Gilead showed a bit of its old magic with remdesivir, the only treatment shown to benefit Covid-19 patients in a robust clinical trial. While the drug may sell as much as $7.7 billion, according to SVB Leerink analyst Geoffrey Porges, more than 130 companies — including AstraZeneca itself — are designing and testing experimental vaccines that could obviate the need for coronavirus therapies in a matter of months to years.

The pandemic may have suggested a new opportunity in antivirals to AstraZeneca, said John Rountree, a managing partner at London pharmaceutical consulting firm Novasecta Ltd., and companies from around the world have demonstrated a willingness to collaborate on responses.

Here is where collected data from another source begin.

$ cat src/rtl/mult_pkg.sv
// -----------------------------------------------------------------------------
// mult_pkg
// Shared types for the sequential radix-4 Booth multiplier.
//   state_t       : controller states (IDLE, RUN, DONE)
//   booth_digit_t : recoded Booth digit as {neg, two, zero} control bits
//   iter_count()  : radix-4 iterations needed for a width-bit operand pair
// Optional feature macro used by the multiplier: MULT_OVF_EN.
// -----------------------------------------------------------------------------
package mult_pkg;

   typedef enum logic [1:0] {
      IDLE = 2'd0,
      RUN  = 2'd1,
      DONE = 2'd2
   } state_t;

   // zero : digit is 0 (neg and two are don't-care)
   // two  : magnitude is 2 instead of 1
   // neg  : digit is negative
   typedef struct packed {
      logic neg;
      logic two;
      logic zero;
   } booth_digit_t;

   // Operands are extended by two bits, so (width+2)/2 digits cover them.
   function automatic int iter_count(input int width);
      return width / 2 + 1;
   endfunction

endpackage

$ cat src/rtl/booth_recoder.sv
// -----------------------------------------------------------------------------
// booth_recoder
// Combinational radix-4 Booth recoder: three overlapping multiplier bits
// {b[i+1], b[i], b[i-1]} become a digit in {-2, -1, 0, +1, +2}.
// Ports:
//   bits  in  3  {b[i+1], b[i], b[i-1]}
//   neg   out 1  digit is negative
//   two   out 1  digit magnitude is 2
//   zero  out 1  digit is zero
// -----------------------------------------------------------------------------
module booth_recoder (
   input  logic [2:0] bits,
   output logic       neg,
   output logic       two,
   output logic       zero
);

   // 000 and 111 both recode to 0; 011 -> +2 and 100 -> -2.
   assign zero = (bits == 3'b000) || (bits == 3'b111);
   assign two  = (bits == 3'b011) || (bits == 3'b100);
   assign neg  = bits[2] & ~zero;

endmodule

“Perhaps AstraZeneca has a belief that antivirals are going to be a much more important domain than previously believed, owing to the recent Covid-19 tragedy, and snapping up one of the clear leaders in that field will give it a platform for future growth beyond oncology,” he said.
While Gilead’s best hope is the inflammation drug filgotinib, it has joined AstraZeneca and many other companies on a search for drugs in the industry’s most lucrative area: oncology. The company’s assets include Yescarta, an immune cancer therapy that hasn’t enjoyed wide use since arriving in a 2017 deal for Kite Pharma. Experimental drugs include magrolimab that came in a $4.9 billion deal for Forty Seven in March, as well as compounds it will co-develop through a $1.6 billion April agreement with Arcus Biosciences Inc.

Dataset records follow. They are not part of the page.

**src/rtl/regfile_writeback.sv**
```systemverilog
// rtl/regfile_writeback.sv - register file write-port master: pipe WB vs buffered long-latency results
// Optional starvation guard enabled by defining WB_STARVE_GUARD_EN.
module regfile_writeback #(
  parameter int QDEPTH       = 4,
  parameter int DATA_W       = 32,
  parameter int STARVE_LIMIT = 8
) (
  input  logic                    clk,
  input  logic                    rst_n,
  input  logic                    pipe_valid,
  input  logic [4:0]              pipe_reg,
  input  logic [DATA_W-1:0]       pipe_data,
  output logic                    pipe_stall,
  input  logic                    lu_valid,
  output logic                    lu_ready,
  input  logic [4:0]              lu_reg,
  input  logic [DATA_W-1:0]       lu_data,
  output logic [4:0]              Wreg,
  output logic [DATA_W-1:0]       Wdata,
  output logic                    RegWrite,
  output logic [31:0]             pend_mask,
  output logic [$clog2(QDEPTH):0] q_count
);
  localparam int AW = $clog2(QDEPTH);
  localparam int CW = AW + 1;
  localparam logic [CW-1:0] FULL = CW'(QDEPTH);

  logic [4:0]        ent_reg_q  [QDEPTH];
  logic [4:0]        ent_reg_d  [QDEPTH];
  logic [DATA_W-1:0] ent_data_q [QDEPTH];
  logic [DATA_W-1:0] ent_data_d [QDEPTH];
  logic [QDEPTH-1:0] ent_live_q, ent_live_d;
  logic [AW-1:0]     rd_ptr_q, rd_ptr_d, wr_ptr_q, wr_ptr_d;
  logic [CW-1:0]     count_q, count_d;
  logic [4:0]        wreg_q, wreg_d;
  logic [DATA_W-1:0] wdata_q, wdata_d;
  logic              regwrite_q, regwrite_d;
  logic              stall, pipe_take, pop, push;

  assign lu_ready = rst_n && (count_q != FULL);

  always_comb begin
    pipe_take  = pipe_valid && (pipe_reg != 5'd0) && !stall;
    pop        = !pipe_take && (count_q != '0);
    push       = lu_valid && lu_ready && (lu_reg != 5'd0);
    ent_reg_d  = ent_reg_q;
    ent_data_d = ent_data_q;
    ent_live_d = ent_live_q;
    rd_ptr_d   = rd_ptr_q;
    wr_ptr_d   = wr_ptr_q;
    wreg_d     = 5'd0;
    wdata_d    = '0;
    regwrite_d = 1'b0;
    if (pipe_take) begin
      regwrite_d = 1'b1;
      wreg_d     = pipe_reg;
      wdata_d    = pipe_data;
      // Older buffered results to the same register must never overwrite this one.
      for (int i = 0; i < QDEPTH; i++) begin
        if (ent_reg_q[i] == pipe_reg) ent_live_d[i] = 1'b0;
      end
    end else if (pop) begin
      regwrite_d           = ent_live_q[rd_ptr_q];
      wreg_d               = ent_live_q[rd_ptr_q] ? ent_reg_q[rd_ptr_q] : 5'd0;
      wdata_d              = ent_live_q[rd_ptr_q] ? ent_data_q[rd_ptr_q] : '0;
      ent_live_d[rd_ptr_q] = 1'b0;
      rd_ptr_d             = rd_ptr_q + AW'(1);
    end
    // Push is applied after the kill so a same-cycle enqueue stays live.
    if (push) begin
      ent_reg_d[wr_ptr_q]  = lu_reg;
      ent_data_d[wr_ptr_q] = lu_data;
      ent_live_d[wr_ptr_q] = 1'b1;
      wr_ptr_d             = wr_ptr_q + AW'(1);
    end
    count_d = count_q + CW'(push) - CW'(pop);
  end

  always_comb begin
    pend_mask = '0;
    for (int i = 0; i < QDEPTH; i++) begin
      if (ent_live_q[i]) pend_mask[ent_reg_q[i]] = 1'b1;
    end
  end

`ifdef WB_STARVE_GUARD_EN
  localparam int SW = $clog2(STARVE_LIMIT + 1);
  localparam logic [SW-1:0] LIMIT = SW'(STARVE_LIMIT);
  logic [SW-1:0] starve_q, starve_d;

  assign stall = (starve_q == LIMIT) && (count_q != '0);

  always_comb begin
    starve_d = starve_q;
    if (pop || (count_d == '0)) starve_d = '0;
    else if (pipe_take && (count_q != '0) && (starve_q != LIMIT)) starve_d = starve_q + SW'(1);
  end

  always_ff @(posedge clk or negedge rst_n) begin
    if (!rst_n) starve_q <= '0;
    else        starve_q <= starve_d;
  end
`else
  assign stall = (STARVE_LIMIT < 0);
`endif

  assign pipe_stall = stall;

  always_ff @(posedge clk or negedge rst_n) begin
    if (!rst_n) begin
      ent_live_q <= '0;
      rd_ptr_q   <= '0;
      wr_ptr_q   <= '0;
      count_q    <= '0;
      wreg_q     <= 5'd0;
      wdata_q    <= '0;
      regwrite_q <= 1'b0;
    end else begin
      ent_live_q <= ent_live_d;
      rd_ptr_q   <= rd_ptr_d;
      wr_ptr_q   <= wr_ptr_d;
      count_q    <= count_d;
      wreg_q     <= wreg_d;
      wdata_q    <= wdata_d;
      regwrite_q <= regwrite_d;
    end
  end

  // Payload storage needs no reset: live bits gate every use.
  always_ff @(posedge clk) begin
    ent_reg_q  <= ent_reg_d;
    ent_data_q <= ent_data_d;
  end

  assign Wreg     = wreg_q;
  assign Wdata    = wdata_q;
  assign RegWrite = regwrite_q;
  assign q_count  = count_q;
endmodule
```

Soriot has been lauded for his remake of AstraZeneca into one of the world’s top makers of cancer drugs, led by Tagrisso with almost $1 billion in first-quarter sales. Along the way, he has dealt for or partnered up on numerous other winners, including a co-development deal with Merck & Co. on Lynparza and a $6.9 billion agreement with Japan’s Daiichi Sankyo Co. to collaborate on Enhertu, which just received U.S. approval.
As Soriot has revamped AstraZeneca’s product lineup, weeding out aging therapies near the patent finish line while bolstering innovation, the company has only taken on more luster. Investors who once would have welcomed a $117 billion Pfizer takeover have changed their minds as AstraZeneca’s shares have gained. For Soriot, who said in February that he doesn’t “plan to retire in the next few months,” a mega-deal would cement his legacy.

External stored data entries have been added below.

[config.mk]
export PLATFORM = sky130hd
export DESIGN_NAME = relm_fifo_mc_io_flat
export DESIGN_NICKNAME = d
export VERILOG_FILES = /design/src/rtl/relm_fifo_pkg.sv /design/src/rtl/relm_fifo_mc_io_if.sv /design/src/rtl/relm_dpmem.sv /design/src/rtl/relm_fifo_ch.sv /design/src/rtl/relm_fifo_mc_io.sv /design/src/flat_wrapper.sv
export SDC_FILE = /design/constraint.sdc
export NUM_CORES = 1
export LEC_CHECK = 0
export CORE_ASPECT_RATIO = 0.5
export CORE_UTILIZATION = 55
export DETAILED_ROUTE_END_ITERATION = 8
export PLACE_DENSITY = 0.81
export SLEW_MARGIN = 20
export SYNTH_ARGS = -nofsm -noshare
export SYNTH_HDL_FRONTEND = slang
export SYNTH_HIERARCHICAL = 1
export SYNTH_SLANG_ARGS = --single-unit
[constraint.sdc]
create_clock -name clk -period 10.57 [get_ports clk]
set_input_delay 2.114 -clock clk [delete_from_list [all_inputs] [get_ports clk]]
set_output_delay 2.114 -clock clk [all_outputs]
set_load 0.03 [all_outputs]
[src/rtl/relm_fifo_pkg.sv]
// Shared encodings and field positions for the multi-channel ReLM FIFO port.
// Command lives in the low bits of the pop word; lock bit sits at the word MSB.
package relm_fifo_pkg;

  typedef enum logic [1:0] {
    CMD_STATUS = 2'b00,
    CMD_POP    = 2'b01,
    CMD_PEEK   = 2'b10,
    CMD_FLUSH  = 2'b11
  } cmd_e;

  localparam int CMD_LSB     = 0;
  localparam int CMD_W       = 2;
  localparam int RSP_CNT_LSB = 0;

  function automatic int lock_bit_idx(input int wd);
    return wd - 1;
  endfunction

  // Watermark field sits directly above the (WAD+1)-bit count field.
  function automatic int rsp_hw_lsb(input int wad);
    return wad + 1;
  endfunction

endpackage

[src/rtl/relm_fifo_mc_io_if.sv]
// Bundled push/pop buses for all channels; slave side is the FIFO block.
interface relm_fifo_mc_io_if #(
  parameter int NCH = 2,
  parameter int WD  = 32
);
  logic [NCH*(WD+1)-1:0] push_d;
  logic [NCH-1:0]        push_retry;
  logic [NCH*(WD+1)-1:0] pop_d;
  logic [NCH*(WD+1)-1:0] pop_q;

  modport master (output push_d, output pop_d, input push_retry, input pop_q);
  modport slave  (input push_d, input pop_d, output push_retry, output pop_q);
endinterface

[src/rtl/relm_dpmem.sv]
// Simple dual-port RAM, registered read, write-first when addresses collide.
// Write-first lets a push into an empty FIFO become the head one cycle later.
module relm_dpmem #(
  parameter int WAD = 4,
  parameter int WD  = 32
) (
  input  logic           clk,
  input  logic           i_we,
  input  logic [WAD-1:0] i_wa,
  input  logic [WD-1:0]  i_wd,
  input  logic [WAD-1:0] i_ra,
  output logic [WD-1:0]  o_rd
);
  logic [WD-1:0] r_mem [2**WAD];
  logic [WD-1:0] r_rd;

  always_ff @(posedge clk) begin
    if (i_we) r_mem[i_wa] <= i_wd;
    r_rd <= (i_we && (i_wa == i_ra)) ? i_wd : r_mem[i_ra];
  end

  assign o_rd = r_rd;
endmodule

[src/rtl/relm_fifo_ch.sv]
// One FIFO channel: pointers, sticky lock, combinational pop_q/push_retry; 0-cycle response.
// Optional high-water register under RELM_FIFO_WATERMARK_EN.
module relm_fifo_ch
  import relm_fifo_pkg::*;
#(
  parameter int WAD = 4,
  parameter int WD  = 32
) (
  input  logic        clk,
  input  logic        rst_n,
  input  logic [WD:0] i_push_d,
  output logic        o_push_retry,
  input  logic [WD:0] i_pop_d,
  output logic [WD:0] o_pop_q
);
  localparam int             LOCK_IDX = lock_bit_idx(WD);
  localparam logic [WAD:0]   FULL_CNT = {1'b1, {WAD{1'b0}}};
  localparam logic [WAD:0]   PTR_ONE  = {{WAD{1'b0}}, 1'b1};

  logic [WAD:0]  r_wa, r_ra, r_lock_dummy_n;
  logic          r_lock;
  logic [WAD:0]  w_wa_nxt, w_ra_nxt, w_cnt;
  logic [WD-1:0] w_head, w_status, w_cnt_pl;
  logic          w_push_vld, w_pop_vld, w_empty, w_full;
  logic          w_do_pop, w_flush, w_push_ok;
  logic [WD-1:0] w_push_dat, w_pop_word;
  cmd_e          w_cmd;
  logic          w_unused;

  assign w_push_vld = i_push_d[WD];
  assign w_push_dat = i_push_d[WD-1:0];
  assign w_pop_vld  = i_pop_d[WD];
  assign w_pop_word = i_pop_d[WD-1:0];
  assign w_unused   = ^{w_pop_word[WD-2:CMD_LSB+CMD_W], r_lock_dummy_n};
  assign r_lock_dummy_n = '0;

  assign w_cnt    = r_wa - r_ra;
  assign w_empty  = (w_cnt == '0);
  assign w_cmd    = r_lock ? CMD_POP : cmd_e'(w_pop_word[CMD_LSB +: CMD_W]);
  assign w_do_pop = w_pop_vld && (w_cmd == CMD_POP) && !w_empty;
  assign w_flush  = w_pop_vld && (w_cmd == CMD_FLUSH);
  // A pop freeing a slot this cycle lets a push on a full FIFO through.
  assign w_full       = (w_cnt == FULL_CNT) && !w_do_pop;
  assign o_push_retry = w_push_vld && (w_full || w_flush);
  assign w_push_ok    = w_push_vld && !w_full && !w_flush;

  assign w_wa_nxt = w_push_ok ? r_wa + PTR_ONE : r_wa;
  assign w_ra_nxt = w_flush ? r_wa : (w_do_pop ? r_ra + PTR_ONE : r_ra);

  always_ff @(posedge clk or negedge rst_n) begin
    if (!rst_n) begin
      r_wa   <= '0;
      r_ra   <= '0;
      r_lock <= 1'b0;
    end else begin
      r_wa <= w_wa_nxt;
      r_ra <= w_ra_nxt;
      if (w_pop_vld && w_pop_word[LOCK_IDX]) r_lock <= 1'b1;
    end
  end

`ifdef RELM_FIFO_WATERMARK_EN
  localparam int HW_LSB = rsp_hw_lsb(WAD);
  logic [WAD:0] r_hw, w_cnt_nxt;

  assign w_cnt_nxt = w_wa_nxt - w_ra_nxt;

  always_ff @(posedge clk or negedge rst_n) begin
    if (!rst_n)                r_hw <= '0;
    else if (w_flush)          r_hw <= '0;
    else if (w_cnt_nxt > r_hw) r_hw <= w_cnt_nxt;
  end
`endif

  always_comb begin
    w_status = '0;
    w_status[RSP_CNT_LSB +: WAD+1] = w_cnt;
`ifdef RELM_FIFO_WATERMARK_EN
    w_status[HW_LSB +: WAD+1] = r_hw;
`endif
    w_cnt_pl = '0;
    w_cnt_pl[RSP_CNT_LSB +: WAD+1] = w_cnt;
  end

  always_comb begin
    o_pop_q = '0;
    if (w_pop_vld) begin
      case (w_cmd)
        CMD_STATUS:        o_pop_q = {1'b0, w_status};
        CMD_POP, CMD_PEEK: o_pop_q = w_empty ? {1'b1, {WD{1'b0}}} : {1'b0, w_head};
        CMD_FLUSH:         o_pop_q = {1'b0, w_cnt_pl};
        default:           o_pop_q = '0;
      endcase
    end
  end

  relm_dpmem #(.WAD(WAD), .WD(WD)) u_mem (
    .clk  (clk),
    .i_we (w_push_ok),
    .i_wa (r_wa[WAD-1:0]),
    .i_wd (w_push_dat),
    .i_ra (w_ra_nxt[WAD-1:0]),
    .o_rd (w_head)
  );
endmodule

[src/rtl/relm_fifo_mc_io.sv]
// NCH independent ReLM FIFO channels behind push/pop buses; responses are same-cycle.
// Optional per-channel watermark under RELM_FIFO_WATERMARK_EN; push_retry is the only backpressure.
module relm_fifo_mc_io
  import relm_fifo_pkg::*;
#(
  parameter int NCH = 2,
  parameter int WAD = 4,
  parameter int WD  = 32
) (
  input  logic               clk,
  input  logic               rst_n,
  relm_fifo_mc_io_if.slave   bus
);
  logic [NCH-1:0]        w_push_retry;
  logic [NCH*(WD+1)-1:0] w_pop_q;

  for (genvar c = 0; c < NCH; c++) begin : g_ch
    relm_fifo_ch #(.WAD(WAD), .WD(WD)) u_ch (
      .clk          (clk),
      .rst_n        (rst_n),
      .i_push_d     (bus.push_d[c*(WD+1) +: WD+1]),
      .o_push_retry (w_push_retry[c]),
      .i_pop_d      (bus.pop_d[c*(WD+1) +: WD+1]),
      .o_pop_q      (w_pop_q[c*(WD+1) +: WD+1])
    );
  end

  assign bus.push_retry = w_push_retry;
  assign bus.pop_q      = w_pop_q;
endmodule

[src/flat_wrapper.sv]
// flat-port wrapper written by rule: the top's interface ports become plain ports
module relm_fifo_mc_io_flat import relm_fifo_pkg::*;
#(
  parameter int NCH = 2,
  parameter int WAD = 4,
  parameter int WD  = 32
)
  (clk, rst_n, bus_push_d, bus_pop_d, bus_push_retry, bus_pop_q);
  relm_fifo_mc_io_if #(.NCH(NCH), .WD(WD)) bus_i ();
  input  logic clk;
  input  logic rst_n;
  input wire logic [$bits(bus_i.push_d)-1:0] bus_push_d;
  input wire logic [$bits(bus_i.pop_d)-1:0] bus_pop_d;
  output wire logic [$bits(bus_i.push_retry)-1:0] bus_push_retry;
  output wire logic [$bits(bus_i.pop_q)-1:0] bus_pop_q;
  assign bus_i.push_d = bus_push_d;
  assign bus_i.pop_d = bus_pop_d;
  assign bus_push_retry = bus_i.push_retry;
  assign bus_pop_q = bus_i.pop_q;
  relm_fifo_mc_io #(.NCH(NCH), .WAD(WAD), .WD(WD)) u_core (.clk(clk), .rst_n(rst_n), .bus(bus_i));
endmodule
==> results of run 1 <==
==> power groups by stage <==
stage / registers (uW) / logic, uW / clock network (uW)
final: 5430 / 4120 / 3180
after global routing: 5470 / 4370 / 3370
after CTS: 5430 / 4130 / 3220
after detailed placement: 5500 / 4060 / 0
after global placement: 5470 / 4000 / 0
after floorplan: 5290 / 3010 / 0
==> through the flow <==
step	cells	power (uW)	worst slack (ns)	utilization (%)	area [um2]
final	3114	12700	3.17	63.3	46500
after global routing	3114	13200	3.07	63.3	46500
after CTS	3109	12800	3.16	63.2	46400
after detailed placement	2951	9570	3.17	59.5	43600
after global placement	2951	9470	3.22	59.5	43600
after floorplan	1892	8300	4.27	-	40900
==> Yosys cell counts (all sizes together), types with 7 or more instances <==
library cell	number	area (um2)
clkbuf	40	150
and2	62	488
dfrtp	22	551
xor2	7	61.3
nor3	8	40.0
dfxtp	8	160
buf	60	423
ha	16	200
edfxtp	1024	30700
a21oi	16	80.1
mux4	256	5770
nand3b	8	60.1
nand2	95	357
inv	12	45.0
nand4	7	43.8
nand3	8	40.0
nor2	41	154
xnor2	15	131
a22oi	128	961
==> logic make-up after synthesis <==
logic type | after synthesis | share of synthesized area [%]
compound gates | 164 | 2.92
buf+inv | 112 | 1.51
fa+ha+maj | 18 | 0.587
xor+xnor | 22 | 0.471
simple gates | 262 | 3.49
flops | 1054 | 76.8
mux | 260 | 14.2
==> cell type report <==
| cell class | count | area, um2 |
|---|---|---|
| multi-input cells | 726 | 9140 |
| clock buffers | 114 | 2340 |
| well taps | 972 | 1220 |
| repair buffers | 189 | 1820 |
| clock inverters | 44 | 410 |
| fillers | 4649 | 26900 |
| flip-flops and latches | 1054 | 31500 |
| inverters | 12 | 45.0 |
| diodes | 3 | 7.51 |
==> flip-flops by register name (all words and copies together) (netlist names), named ones only <==
| name | cells |
|---|---|
| u_core/g_ch.u_ch/r_wa | 10 |
| u_core/g_ch.u_ch/r_lock | 2 |
| u_core/g_ch.u_ch/r_ra | 10 |
| u_core/g_ch.u_ch/u_mem/r_mem | 1024 |
==> metal layers <==
layer,track usage [%],routed length (um),part of all wire (%),up-vias
met5,0,24,0.027,-
met4,8.05,2370,2.7,4
met3,3.97,6470,7.3,184
met2,41.4,46500,52,991
met1,31.0,33900,38,10500
li1,-,-,-,8238
==> worst min-delay path by stage <==
stage	slack (ns)	depth (start not counted)	to
finish	0.47	1	u_core/g_ch[0].u_ch/r_lock
CTS	0.47	1	u_core/g_ch[0].u_ch/r_lock
floorplan	0.43	1	u_core/g_ch[0].u_ch/r_lock
global route	0.50	1	u_core/g_ch[1].u_ch/r_lock
detailed placement	0.46	1	u_core/g_ch[0].u_ch/r_lock
global placement	0.45	1	u_core/g_ch[0].u_ch/r_lock
==> worst max-delay path, cell delays in order <==
cell,delay [ns]
clkdlybuf4s50_1,0.39
or2_2,0.29
ha_1,0.41
and3b_1,0.82
buf_4,0.39
and2_4,0.18
clkdlybuf4s50_1,0.67
==> reports/metrics.yaml, run 1 <==
nets: 2224
rr_endpoint: "u_core/g_ch[0].u_ch/u_mem/r_mem[6][12]"
min_from: "u_core/g_ch[0].u_ch/r_lock"
timing.hold.ws_ns: 0.475
ir_drop_mv: 0.220
outcome: "finished clean"
ys_seq_elements: 1054
leakage_uw: 0.0148
drt-total-wl_um: 89200
fmaxAchievable_ghz: 0.135
ys_warn_count: 6
clkTransAtPathRegs_ns: 0.06
mostFrequentLayoutCell: "edfxtp_1"
die_h_um: 195
initial_utilization_pct: 55.8
period_minus_slack_ns: 7.40
cp-end-kind: "output pin"
power_frac_seq_pct: 42.6
worstReg2RegStart: "u_core/g_ch[0].u_ch/r_wa[0]"
async_flop_share_pct: 2.09
core_um2: 73400
synthToLayoutAreaGrowth_pct: 13.5
setup_tns_ns: 0
syn_avg_cell_area_um2: 21.6
drc: 0
cp-start-kind: "input port"
grt_usage_pct: 23.9
dieArea_um2: 75600
hold_violations: 0
slew-limit-headroom_pct: 27.7
cp_max_fo: 14
clock_path_buffers: 3
drive_gt1_share_pct: 23.9
slew_viol_final: 0
ios: 202
gr-total-overflow: 0
drtIter0Drc: 2087
drv_cap: 0
p_int_uw: 8670
arrival_ns: 5.28
power.density_nw_per_um2: 274
r2r_slack_ns: 5.98
synth-seq-area-share_pct: 76.8
syn_area_um2: 40900
cts.sinks: 1054
ant_nets: 0
cts.htree.levels: 3
cp.required_ns: 8.46
p_comb_share_pct: 32.4
clk_latency_ns: 0.67
hold_class: "flop to flop"
gp_congestion: 0.790
cts-root-buf: "clkbuf_16"
finalClockSkew_ns: 0.0193
postSynthNetCount: 2044
crit_start: "bus_pop_d[33]"
criticalPathCategory: "input port to output pin"
cts.repair.resized: 0
dp_hpwl_um: 42400
numCtsBuffers: 89
firstDrtPassIters: 5
routed_wire_length_per_instance_um: 28.6
finalSetupViolCount: 0
die-width_um: 388
ys.flop_type: "edfxtp_1"
yosysUniqueCellTypes: 45
rsz0062_at_grt: "false"
post-route-period-util_pct: 70.0
grt_pass1_vias: 20700
swShare_pct: 31.9
synth_cells: 1892
clkPwrFrac_pct: 25.0
worst_slew_pin_slew_ns: 1.08
grt_max_degree: 129
grt_pass1_wl_um: 132000
post-cts-setup-buffers: 0
final_cell_mix: "1024 x edfxtp_1, 256 x mux4_2, 142 x clkdlybuf4s50_1"
reg2regPathDepth: 11
drt-vias-per-instance: 6.39
row_count: 70
crit_end: "bus_pop_q[60]"
cts_tree: "built"
synth-edff-count: 1024
hold_buffers: 0
via_count: 19900
grt_antenna_before_repair: 5
p_switching_uw: 4060
io_buffers: 143
Power figures use the tool's default switching activity.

Despite the two companies’ involvement in the pandemic, there’s not much overlap, according to Sam Fazeli, a Bloomberg Intelligence analyst. Although AstraZeneca has a proven its ability to find new drugs and capitalize on them, cash-flow remains modest, he said. One way of addressing that quickly would be to acquire a company like Gilead, with a lineup of strong sellers.